RUN wget -q -O - https://dl-ssl.google.com/linux/linux_signing_key.pub | apt-key add - \
&& sh -c 'echo "deb [arch=amd64] http://dl.google.com/linux/chrome/deb/ stable main" >> /etc/apt/sources.list.d/google.list' \
&& apt-get update \
&& apt-get install -y google-chrome-unstable fonts-ipafont-gothic fonts-wqy-zenhei fonts-thai-tlwg fonts-kacst fonts-freefont-ttf \
--no-install-recommends \
&& rm -rf /var/lib/apt/lists/*
# If running Docker >= 1.13.0 use docker run's --init arg to reap zombie processes, otherwise
# uncomment the following lines to have `dumb-init` as PID 1
# ADD https://github.com/Yelp/dumb-init/releases/download/v1.2.0/dumb-init_1.2.0_amd64 /usr/local/bin/dumb-init
# RUN chmod +x /usr/local/bin/dumb-init
# ENTRYPOINT ["dumb-init", "--"]
# Uncomment to skip the chromium download when installing puppeteer. If you do,
# you'll need to launch puppeteer with:
# browser.launch({executablePath: 'google-chrome-unstable'})
# ENV PUPPETEER_SKIP_CHROMIUM_DOWNLOAD true
# Install puppeteer so it's available in the container.
RUN npm i puppeteer \
# Add user so we don't need --no-sandbox.
# same layer as npm install to keep re-chowned files from using up several hundred MBs more space
&& groupadd -r pptruser && useradd -r -g pptruser -G audio,video pptruser \
&& mkdir -p /home/pptruser/Downloads \
&& chown -R pptruser:pptruser /home/pptruser \
&& chown -R pptruser:pptruser /node_modules
# Run everything after as non-privileged user.
USER pptruser
CMD ["google-chrome-unstable"]
FROM
We need to change the base image. Instead of:
FROM node:10-slim
We will use:
FROM mcr.microsoft.com/dotnet/core/runtime:2.1
The minor version shouldn’t matter here. We could use 2.0, 2.1 or 2.2
Puppeteer Recipe
So this is their setup recipe:
# Install latest chrome dev package and fonts to support major charsets (Chinese, Japanese, Arabic, Hebrew, Thai, and a few others)

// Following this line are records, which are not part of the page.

File: config.mk
export PLATFORM = sky130hd
export DESIGN_NAME = shift_arbiter
export DESIGN_NICKNAME = d
export VERILOG_FILES = /design/src/rtl/shift_arbiter.sv
export SDC_FILE = /design/constraint.sdc
export NUM_CORES = 1
export LEC_CHECK = 0
export CORE_AREA = 2 2 307 309
export CTS_BUF_LIST = sky130_fd_sc_hd__clkbuf_16
export DETAILED_ROUTE_END_ITERATION = 7
export DIE_AREA = 0 0 309 311
export PLACE_DENSITY_LB_ADDON = 0.1
export SLEW_MARGIN = 20
export SYNTH_ARGS = -nofsm -noshare
export SYNTH_HDL_FRONTEND = slang
export SYNTH_SLANG_ARGS = --single-unit
File: constraint.sdc
create_clock -name clk -period 4.55 [get_ports clk]
set_input_delay 0.91 -clock clk [delete_from_list [all_inputs] [get_ports clk]]
set_output_delay 0.91 -clock clk [all_outputs]
set_load 0.01 [all_outputs]
File: src/rtl/shift_arbiter.sv
// shift_arbiter: shares one combinational shifter between N_REQ ALU lanes.
// Round-robin grant feeds a two-stage pipe: the issue register drives the
// shifter, the result register captures its outputs for the consumer.
// Optional build macro SHIFT_ARB_PRIO0_EN: requester 0 wins whenever it is
// valid and its grant leaves the round-robin pointer untouched.
//
// Handshake rule (both channels): a transfer happens on a rising clock edge
// where valid and ready are both high; valid must not depend on ready, and
// the arbiter's req_ready is a combinational function of req_valid and the
// pipe occupancy.
module shift_arbiter #(
    parameter int N_REQ = 4,
    parameter int ID_W  = 2
) (
    input  logic                  clk,
    input  logic                  rst_n,
    input  logic [N_REQ-1:0]      req_valid,
    output logic [N_REQ-1:0]      req_ready,
    input  logic [3*N_REQ-1:0]    req_op,
    input  logic [32*N_REQ-1:0]   req_a,
    input  logic [32*N_REQ-1:0]   req_b,
    input  logic [32*N_REQ-1:0]   req_c,
    input  logic [32*N_REQ-1:0]   req_d,
    output logic                  sh_shift_add,
    output logic                  sh_asr,
    output logic                  sh_left,
    output logic [31:0]           sh_a,
    output logic [31:0]           sh_b,
    output logic [31:0]           sh_c,
    output logic [31:0]           sh_d,
    input  logic [31:0]           sh_y1,
    input  logic [31:0]           sh_y2,
    output logic                  rsp_valid,
    input  logic                  rsp_ready,
    output logic [ID_W-1:0]       rsp_id,
    output logic [31:0]           rsp_y1,
    output logic [31:0]           rsp_y2,
    output logic                  busy
);

    // Issue stage
    logic            iv_q, iv_d;
    logic [2:0]      op_q, op_d;
    logic [31:0]     a_q, a_d, b_q, b_d, c_q, c_d, d_q, d_d;
    logic [ID_W-1:0] iid_q, iid_d;

    // Result stage
    logic            rv_q, rv_d;
    logic [ID_W-1:0] rid_q, rid_d;
    logic [31:0]     y1_q, y1_d, y2_q, y2_d;

    // Round-robin pointer: search for the next grant starts here
    logic [ID_W-1:0] rr_q, rr_d;

    logic            adv_r, adv_i, accept;
    logic            grant_found;
    logic [ID_W-1:0] grant_idx;
    logic [ID_W:0]   idx;

    assign adv_r  = !rv_q || rsp_ready;
    assign adv_i  = !iv_q || adv_r;
    // Gated by rst_n so no grant is visible while reset is asserted
    assign accept = rst_n && adv_i && grant_found;

    // Find the first valid requester at or after the pointer, wrapping
    always_comb begin
        grant_found = 1'b0;
        grant_idx   = '0;
        idx         = '0;
        for (int k = 0; k < N_REQ; k++) begin
            idx = {1'b0, rr_q} + (ID_W+1)'(k);
            if (idx >= (ID_W+1)'(N_REQ)) begin
                idx = idx - (ID_W+1)'(N_REQ);
            end
            if (!grant_found && req_valid[idx[ID_W-1:0]]) begin
                grant_found = 1'b1;
                grant_idx   = idx[ID_W-1:0];
            end
        end
`ifdef SHIFT_ARB_PRIO0_EN
        if (req_valid[0]) begin
            grant_found = 1'b1;
            grant_idx   = '0;
        end
`endif
    end

    // One-hot accept towards the winning requester
    always_comb begin
        req_ready = '0;
        if (accept) begin
            req_ready[grant_idx] = 1'b1;
        end
    end

    // Next state of issue stage, result stage and pointer
    always_comb begin
        iv_d  = iv_q;
        op_d  = op_q;
        a_d   = a_q;
        b_d   = b_q;
        c_d   = c_q;
        d_d   = d_q;
        iid_d = iid_q;
        rv_d  = rv_q;
        rid_d = rid_q;
        y1_d  = y1_q;
        y2_d  = y2_q;
        rr_d  = rr_q;

        if (accept) begin
            iv_d  = 1'b1;
            op_d  = req_op[3*int'(grant_idx) +: 3];
            a_d   = req_a[32*int'(grant_idx) +: 32];
            b_d   = req_b[32*int'(grant_idx) +: 32];
            c_d   = req_c[32*int'(grant_idx) +: 32];
            d_d   = req_d[32*int'(grant_idx) +: 32];
            iid_d = grant_idx;
            rr_d  = (grant_idx == ID_W'(N_REQ-1)) ? '0 : grant_idx + 1'b1;
`ifdef SHIFT_ARB_PRIO0_EN
            if (grant_idx == '0) begin
                rr_d = rr_q;
            end
`endif
        end else if (adv_i) begin
            // Operands are held so the shifter inputs stay at the last issue
            iv_d = 1'b0;
        end

        if (adv_r) begin
            rv_d = iv_q;
            if (iv_q) begin
                rid_d = iid_q;
                y1_d  = sh_y1;
                y2_d  = sh_y2;
            end
        end
    end

    // Pipeline registers; reset discards any in-flight work
    always_ff @(posedge clk or negedge rst_n) begin
        if (!rst_n) begin
            iv_q  <= 1'b0;
            op_q  <= '0;
            a_q   <= '0;
            b_q   <= '0;
            c_q   <= '0;
            d_q   <= '0;
            iid_q <= '0;
            rv_q  <= 1'b0;
            rid_q <= '0;
            y1_q  <= '0;
            y2_q  <= '0;
            rr_q  <= '0;
        end else begin
            iv_q  <= iv_d;
            op_q  <= op_d;
            a_q   <= a_d;
            b_q   <= b_d;
            c_q   <= c_d;
            d_q   <= d_d;
            iid_q <= iid_d;
            rv_q  <= rv_d;
            rid_q <= rid_d;
            y1_q  <= y1_d;
            y2_q  <= y2_d;
            rr_q  <= rr_d;
        end
    end

    // op encoding is {shift_add, asr, left}
    assign sh_shift_add = op_q[2];
    assign sh_asr       = op_q[1];
    assign sh_left      = op_q[0];
    assign sh_a         = a_q;
    assign sh_b         = b_q;
    assign sh_c         = c_q;
    assign sh_d         = d_q;

    assign rsp_valid = rv_q;
    assign rsp_id    = rid_q;
    assign rsp_y1    = y1_q;
    assign rsp_y2    = y2_q;
    assign busy      = iv_q || rv_q;

endmodule

==> impl_metrics.env, run 1 <==
export IMPL_status="finished clean"
export IMPL_cts_buffer_depth=3
export IMPL_core_area_um2=92800
export IMPL_setup_viol=0
export IMPL_worstPathCellList="clkdlybuf4s50_1 > nor2_1 > a2111oi_0 > buf_4 > nor2_4 > inv_1 > ha_1 > inv_1 > nor2_1 > clkdlybuf4s50_1"
export IMPL_required_ns=3.64
export IMPL_grt_pass1_wl_um=88000
export IMPL_drc_errors=0
export IMPL_synth_cells=912
export IMPL_wire_per_inst_um=21.1
export IMPL_seqCellArea_um2=5080
export IMPL_routed_wl_um=62700
export IMPL_floorplan_initialDensity=0.116
export IMPL_crit_arrival_ns=3.10
export IMPL_cts_hold_buf=0
export IMPL_final_antenna_net_count=0
export IMPL_leakage_nw=8.89
export IMPL_areaGrowthSynthToFinish_pct=96.4
export IMPL_power_density_nw_per_um2=496
export IMPL_maxSlewViolCount=0
export IMPL_critical_path_class="primary input to primary output"
export IMPL_critPathLaunchType="primary input"
export IMPL_drv_cap=0
export IMPL_grt_overflow=0
export IMPL_fin_crit_sh=0.881
export IMPL_fp_dieW_um=309
export IMPL_synth_nets=1508
export IMPL_fillers=10100
export IMPL_cts_htree_levels=1
export IMPL_vias=10700
export IMPL_gr_usage_all_layers=0.125
export IMPL_dieHeight_um=311
export IMPL_relSlewSlack=0.425
export IMPL_antenna_found_initial=5
export IMPL_crit_family="buffers and inverters"
export IMPL_ys_seq_area_frac=0.473
export IMPL_drive_gt1_frac=0.0796
export IMPL_ir_worst_vdd_mv=0.315
export IMPL_layoutNonFillerInstCount=2963
export IMPL_tightest_slew_ns=0.863
export IMPL_crit_buf_inv=5
export IMPL_cts_setup_buffers=0
export IMPL_place_gp_congestion=0.768
export IMPL_die_area_um2=96100
export IMPL_clk_latency_ns=0.60
export IMPL_cts_tree="built"
export IMPL_crit_fanout=3
export IMPL_nets=2283
export IMPL_setup_tns_ns=0
export IMPL_numClockSinks=203
export IMPL_mostFrequentLayoutCells="796 x clkdlybuf4s50_1, 262 x mux2i_1, 203 x dfrtp_1"
export IMPL_vias_per_cell=3.61
export IMPL_min_path_type="primary input to asynchronous set/reset pin"
export IMPL_port_buffers=797
export IMPL_yosys_cell_types_count=26
export IMPL_cts_inserted_buffers=31
export IMPL_first_pass_iters=7
export IMPL_ctsResizeCount=0
export IMPL_drt_iter0_markers=429
export IMPL_cp_slowest_cell="clkdlybuf4s50_1"
export IMPL_multiInputGateArea_um2=5230
export IMPL_dpl_cell_count=2908
export IMPL_hold_viol=0
export IMPL_synth_seq_cells=203
export IMPL_fmax_ghz=0.250
export IMPL_clk_pin_slew_ns=0.05
export IMPL_dp_hpwl_um=48200
export IMPL_grt_max_degree=123
export IMPL_power_mw=10.5
export IMPL_grt_pass1_vias=11900
export IMPL_syn_avg_cell_area_um2=11.8
export IMPL_root_buffer="clkbuf_16"
export IMPL_cp_end_kind="primary output"
export IMPL_num_rows=112
export IMPL_min_period_ns=4.01
export IMPL_finClkSkew_ns=0.0180
export IMPL_syn_area_um2=10700
export IMPL_io_pins=798
export IMPL_layout_commonest_cell="clkdlybuf4s50_1"
export IMPL_cpPeakStageDelay_ns=0.55
export IMPL_grt_setup_unrepaired="false"
export IMPL_yosysWarnings=0
registers in the layout, indices dropped and copies added (netlist names):
name,flops
rsp_valid,1
rsp_y2,32
sh_c,32
sh_d,32
op_q,3
sh_b,32
rr_q,2
rsp_id,2
rsp_y1,32
iid_q,2
iv_q,1
sh_a,32
synthesized netlist by cell type, drive strengths merged:
master	count	area, um^2
mux2i	262	2620
dfrtp	203	5080
nand2	139	522
o221ai	131	1150
mux2	68	766
buf	52	328
clkbuf	29	109
inv	4	15.0
nor2	4	15.0
nor2b	4	25.0
nand2b	2	12.5
nor3	2	10.0
o21ai	2	10.0
or2	2	12.5
a2111oi	1	8.76
a211oi	1	7.51
ha	1	12.5
nand3	1	5.00
nand3b	1	7.51
nand4	1	6.26
nor3b	1	7.51
nor4	1	6.26
per-layer routing:
metal | part of all wire | vias to the layer above | track usage
met3 | 0.083 | 60 | 0.0368
met4 | 0.016 | 8 | 0.0263
met1 | 0.36 | 5198 | 0.131
li1 | - | 5020 | -
met5 | 0.0010 | - | 0
met2 | 0.54 | 421 | 0.242
area by class of cell:
cell class / instances / area share
Clock inverter: 23 / 0.00510
Antenna cell: 1 / 0.000119
Clock buffer: 31 / 0.0368
Inverter: 4 / 0.000712
Multi-Input combinational cell: 624 / 0.248
Timing Repair Buffer: 823 / 0.394
Tap cell: 1254 / 0.0744
Sequential cell: 203 / 0.241
final timing paths:
check / from / to / slack, ns / cells past startpoint
worst max-delay path: req_valid[1] / req_ready[3] / 0.54 / 10
worst min-delay path: rst_n / rsp_y2[8] / 0.17 / 1
worst max register to register: rr_q[1] / sh_c[16] / 1.79 / 8
worst min register to register: iid_q[1] / iid_q[1] / 0.47 / 2
max in group asynchronous: rst_n / sh_d[27] / 2.67 / 3
min in group clk: iid_q[1] / iid_q[1] / 0.47 / 2
through the flow:
| step | hold WS (ns) | setup slack (ns) | util | area (um^2) |
|---|---|---|---|---|
| detailed placement | 0.469 | 0.471 | 0.218 | 20200 |
| CTS | 0.129 | 0.461 | 0.227 | 21100 |
| global route | 0.127 | 0.353 | 0.227 | 21100 |
| finish | 0.166 | 0.543 | 0.227 | 21100 |
| floorplan | 0.443 | 1.35 | - | 10700 |
| global placement | 0.465 | 0.435 | 0.218 | 20200 |
cells by family after synthesis:
kind of cell	after synthesis	synth area share
AND/OR/NAND/NOR	158	0.0586
AO/OA/AOI/OAI	135	0.109
multiplexers	330	0.316
buffers and inverters	85	0.0421
adder cells (fa/ha/maj)	1	0.00117
flip-flops	203	0.473
where the power goes:
part	internal [mW]	total, mW	switching (mW)
registers	2.51	2.92	0.408
clock network	1.22	2.18	0.960
logic	2.88	5.37	2.49
No activity file was read; power rests on OpenSTA's default activity.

# Note: this installs the necessary libs to make the bundled version of Chromium that Puppeteer
# installs, work.
RUN wget -q -O - https://dl-ssl.google.com/linux/linux_signing_key.pub | apt-key add - \
&& sh -c 'echo "deb [arch=amd64] http://dl.google.com/linux/chrome/deb/ stable main" >> /etc/apt/sources.list.d/google.list' \
&& apt-get update \
&& apt-get install -y google-chrome-unstable fonts-ipafont-gothic fonts-wqy-zenhei fonts-thai-tlwg fonts-kacst fonts-freefont-ttf \
--no-install-recommends \
&& rm -rf /var/lib/apt/lists/*
# If running Docker >= 1.13.0 use docker run's --init arg to reap zombie processes, otherwise
# uncomment the following lines to have `dumb-init` as PID 1
# ADD https://github.com/Yelp/dumb-init/releases/download/v1.2.0/dumb-init_1.2.0_amd64 /usr/local/bin/dumb-init
# RUN chmod +x /usr/local/bin/dumb-init
# ENTRYPOINT ["dumb-init", "--"]
# Uncomment to skip the chromium download when installing puppeteer. If you do,
# you'll need to launch puppeteer with:
# browser.launch({executablePath: 'google-chrome-unstable'})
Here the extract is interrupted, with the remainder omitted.